The carrot that led you from secondary / high school to college / university is the improvement in quality of life. But soon you discover that university is even more work than high school, and soon a new carrot appears: the improvement in life that a job will bring.

I followed the 'yellow brick road' from secondary / high school, through college / university, and out into the work force. Every time I grabbed the proferred carrot I found that the improvement in life was not nearly what I hoped.

As to my enthusiasm, what was that again? When was the last time that I had fun? I can't remember.

I never hated my studies, I often found them hard, but my response was a luke warm one. "How are things?", "so - so ... alright".

But was I enthusiastic? Was I having fun? Never. I was just working toward a job.

Indeed looking back I can see that my enthusiasm was beaten down as I moved through the educational institutions. I'd willingly take on almost any drudgery if there was the promise of a reward at the end. Often the chance that I would get good marks at something was enough.

On entering the work place, I found that the promise of a better and interesting life evaporating before my eyes. See my essay "Organisational Values: Producers and Consumers" for one of the reasons for this. People just did not care that much about the work.

Where does your enthusiasm go? It's beaten methodically out of you during your education.





How do you get enthusiasm?

If you don't like what you do at work, you need to introduce things that you like to do into your life. Once you do these things, the enthusiasm carries you along, and you become good at them. Once you become good at them you can change what you work at to what you like.

You need to find what looks interesting, because what looks interesting has the promise of something you may become enthusiastic about.

How do find out what is interesting? Paul Graham has some very useful ideas. But he concedes that this is a hard problem.

Some pointers on looking for what is interesting:

* You need variety in your life. It should be different from what you normally do in some way.

* Experimentation should be cheap, in terms of money and time. Most of what you will try will fail and you need to be able to walk away with few regrets. Also heavy investment brings pressure to keep trying something long after any potential for fun has faded.

* You should be able to keep your experiments secret. If people know what you are doing they will inevitably: ask stupid questions, and have unreasonable expectations, none of which you need. Having a secret can be fun too, it's all yours and no one else's.

* Some of your experiments, say approximately 50%, need to be doing something constructive, i.e. either making things or repairing things. If you find something constructive that you like doing then it's easier to see how you might make a living from it.





The search for enthusiasm is difficult, but the only alternative is to become a drone. Medium to large organisations love drones, people who exist solely for time outside of work, like regular paychecks, and are happy to do what they're told with the minimum of fuss. The sad thing about being one of these people is that living from paycheck to paycheck, and weekend to weekend means that the next stop for them is death.
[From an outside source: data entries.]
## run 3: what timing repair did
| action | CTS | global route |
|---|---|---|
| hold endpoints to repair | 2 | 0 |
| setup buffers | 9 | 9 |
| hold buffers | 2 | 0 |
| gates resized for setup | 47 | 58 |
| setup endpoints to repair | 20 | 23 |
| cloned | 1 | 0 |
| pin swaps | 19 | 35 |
They don't get the chance to do more with their lives.

Because working on something that you love will bring many more opportunities into your life. You have to spend a third to half your waking hours at work and it's a pretty horrifying idea that they should trickle away as an apathetic waste.

For myself, I am quite horrified at how my life has turned out. I went after the proferred carrots that took me from school to work, I did computer science because I found it mildly interesting and it seemed like the path of least resistance. But the proper enthusiasm in my work never surfaced. In fact work nearly snuffed out my interest in computers and everything else all together.

If I'd known what I know now about enthusiasm I'd have used university to put myself in a position for better options. I'm a bit dissapointed that it took me this long to figure this all out, but relieved that at least I still have the opportunity to try things. A lot of people never even get to that point.